开往北京的列车

那种和冯江天之间灵魂的互相吸引他相信那是存在的。

    冯江天也会向林若南提到自己的丈夫。她们结合于上个十年,一些特殊的时期,两个人度过了一段相依为命的时光。在他之前她遇到过一些男人,但都不能陪伴她很久,只有那个勤恳又能干活的男青年,最终成为了她最后一任丈夫,并一起养育了团团,她的女儿。

    她并不避讳提到自己和他在床上的不和谐,她很少能高潮。她们更像是搭伙过日子的战友,而这个男人正在一天天变得歇斯底里,曾经在劳动里显得可贵的品质不知道为什么变成了尖酸刻薄、疑神疑鬼、唠唠叨叨。在冯江天描述里,她的丈夫更像个她不得不应付的任务,所以她才会想在那些投怀送抱的男人身上寻找一些别的东西,起码是真正的高潮。
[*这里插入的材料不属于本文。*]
[design/flow/design.v]
`timescale  1ns/1ps
module axi_module_valid #(
    parameter DWIDTH = 8
)
(
    input                   aclk_i,
    input                   areset_i,
    input                   ready_i,
    output reg              valid_o,
    output reg [DWIDTH-1:0] data_o,
    output                  ready_o,
    input                   valid_i,
    input  [DWIDTH-1:0]     data_i   
);
reg                 valid_i_reg;
reg [DWIDTH-1:0]    data_reg;
assign ready_o = ~valid_o | ready_i;
always @(posedge aclk_i) begin
    data_reg    <= data_i + 1'b1;
    valid_i_reg <= valid_i;
end
always @(posedge aclk_i) begin
    if(areset_i) begin
        valid_o <= 'd0;
        data_o  <= 'd0;
    end
    else begin
        valid_o <= valid_i_reg;
        data_o  <= data_reg + 1'b1;
    end
end
endmodule
[design/flow/run.sh]
#!/bin/bash
# OpenROAD 26Q1-2900-gdf79404cd8, Yosys 0.63+post, stock flow scripts
make -C /OpenROAD-flow-scripts/flow DESIGN_CONFIG=/design/flow/config.mk WORK_HOME=/design/flow/orfs finish
[design/flow/constraint.sdc]
current_design axi_module_valid

set clk_period 1.4
set clk_io_pct 0.2

create_clock -name clk0 -period $clk_period [get_ports {aclk_i}]

set non_clock_inputs [all_inputs -no_clocks]
set_input_delay [expr $clk_period * $clk_io_pct] -clock clk0 $non_clock_inputs
set_output_delay [expr $clk_period * $clk_io_pct] -clock clk0 [all_outputs]
[design/flow/config.mk]
export PLATFORM = sky130hd
export DESIGN_NAME = axi_module_valid
export DESIGN_NICKNAME = axi_module_valid
export VERILOG_FILES = /design/flow/design.v
export SDC_FILE = /design/flow/constraint.sdc
export NUM_CORES = 4
export LEC_CHECK = 1
export CORE_AREA = 10 10 76 76
export DIE_AREA = 0 0 86 86
==> changes_impl.md <==
### Physical design

* Status: finished clean
* Clk root buf: clkbuf_8
* Leak at between 0.3 and 0.4 nW
* FFs w/ async S/R, synth at 0
* DP HPWL at around 1100 µm
* Overall routing resource usage at 0.0316
* Min Clock Period, post-route at 1310 ps
* Gpl congestion at 0.805
* Post-synth seq share at 0.574
* Worst path cell trace: clkdlybuf4s50_1
* CTS clk-pin slew, worst paths at roughly 60 ps
* Tightest Hold Check Type: reg2reg
* Largest net degree at the start of global routing at 11
* Syn Area/Cell at between 10 and 15 µm²
* Finished Cell Area at 996 µm²
* Routed vias at 464
* CP delay by family, top: buffers and inverters
* Critical path required time at 1120 ps
* Fin. max-slew vios at 0
* Non-filler instance count after layout at 141
* Dominant Register Cell: dfxtp_1
* # rows at 23
* Critical Path AT at 1030 ps
* Max Clk Rate at approximately 0.76 GHz
* DP Cell Count at around 140
* Peak fanout along the critical path at 2
* ANT nets after route at 0
* Crit path capture type: output pin
* Worst path bufs/invs at 1
* Clk_skew at 1.18 ps
* Die Height at 86 µm
* Crit Path Class: reg2out
* Area growth syn-to-layout at 58.6%
* Vias in the first global route at 453
* Final setup margin at 91.4 ps
* Clock buffer depth at 2
* Max-cap violations at 0
* Initial DRC count at 24
* Clock Latency Late Sink at 240 ps
* Worst slew pin tran at between 200 and 250 ps
* Distinct lib cells used at 20
* Mapped cell area at 628 µm²
* Setup bufs post-CTS at 0
* Die W at 86 µm
* Antenna violations before repair at 0
* Share of cells above drive strength 1 at 0.121
* Slowest library cell on the worst path: clkdlybuf4s50_1
* ANT cells at 0
* Warnings, synthesis at 1
* DR DRC count at 0
* Post-Place Worst Slack at -146 ps
* DRT Wirelength at 1230 µm
* Delay of the slowest cell on the worst path at 460 ps
* First-pass GRT wire length at 1950 µm
* Log Warnings at 25
* Number of synthesized flops with an enable pin at 0
* Fin util at 0.242
* Buffers on Ports at 21
* Fin crit share at 0.935
* I/O Pins at 22
* Yosys stat area at 628 µm²
* Htree depth at 1
* Yosys stat cell total at 61
* Post-Syn Instances at 61
* Core ar. at roughly 0.0041 mm²
* Worst Setup Start Kind: flip-flop
* Unrepaired setup endpoints after global routing: no
* GRT Residual Overflow at 0
* CTS Sinks at 18
* CTS tree: done
* TritonCTS Buffers at 3
* Hold Vio Cnt, Final at 0
* Vias per cell at 3.29
* PwrDens at 1120 mW/mm²
* Slew HR at 0.859
* Max IR drop VDD at 0.000465 V
* Placed inst area at 942 µm²
* Floorplan Utilization at 0.153
* Layout fillers at 437
* Setup violators final at 0
* Router iterations before antenna repair at 4
* DR WL/cell at about 8.7 µm
* DIE AREA at between 0.007 and 0.008 mm²
* Flops & latches, synth at 18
    我是个正常的女人,她说,我会有生理需要,可是我的丈夫有时候却拒绝履行义务,我只能这样。冯江天对林若南毫不藏私地说出自己的心理,她脸上的神情是一种林若南看来有些孩子气的无奈和别扭。她的丈夫看到过她这个样子吗?   那些男人呢?那些围着她要签名、要采访的人呢?林若南心头被压满了,他不愿意说那是虚荣心被满足的快感,他有种沉甸甸的责任感,他要保护这个鲜少出现在人前的小女孩冯江天。他对这个小女孩升起了一种无关情爱的怜爱,这是他连冯江天本人都不准备告诉的秘密。

    他也没告诉和润。和润只知道林若南终于在她与别的男人不断周旋的趣事里,把自己献给了她。那三天冯若江欣喜若狂,没有让林若南离开宾馆。在林若南身上她焕发了前所未有的青春。她们如同海浪和巨石,狂风与翔鸟,在暴烈和冲击中纠缠着,林若南几乎要晕过去。在那之前他甚至都没有自慰过。他的纯净让冯江天更加惊喜。

    林若南只字未提让她离婚的事,他不想把事情露出任何交换的苗头,在他看来那是一种玷污。但在冯江天继续向他讲述那些趣事的时候,林若南不得不打断了她。他不想再听她和别的男人是怎么做爱的了。

    那天冯江天说的是一个十五岁的法国男孩,来中国探望他的姑姑,他姑姑是当地的一个文化工作人员。剧组在那里拍戏,当地的文化官员非要请剧组吃饭,最主要的还是为了见她。那个法国男孩就跟着他姑姑一起来了。在饭桌上,他很少说话,但来自少男的羞怯目光不停地向他投过来,当天晚上他就敲开了她房间的门,结结巴巴的汉语不足以表达他的意思,但那双玻璃珠一样剔透干净的绿眼睛可以。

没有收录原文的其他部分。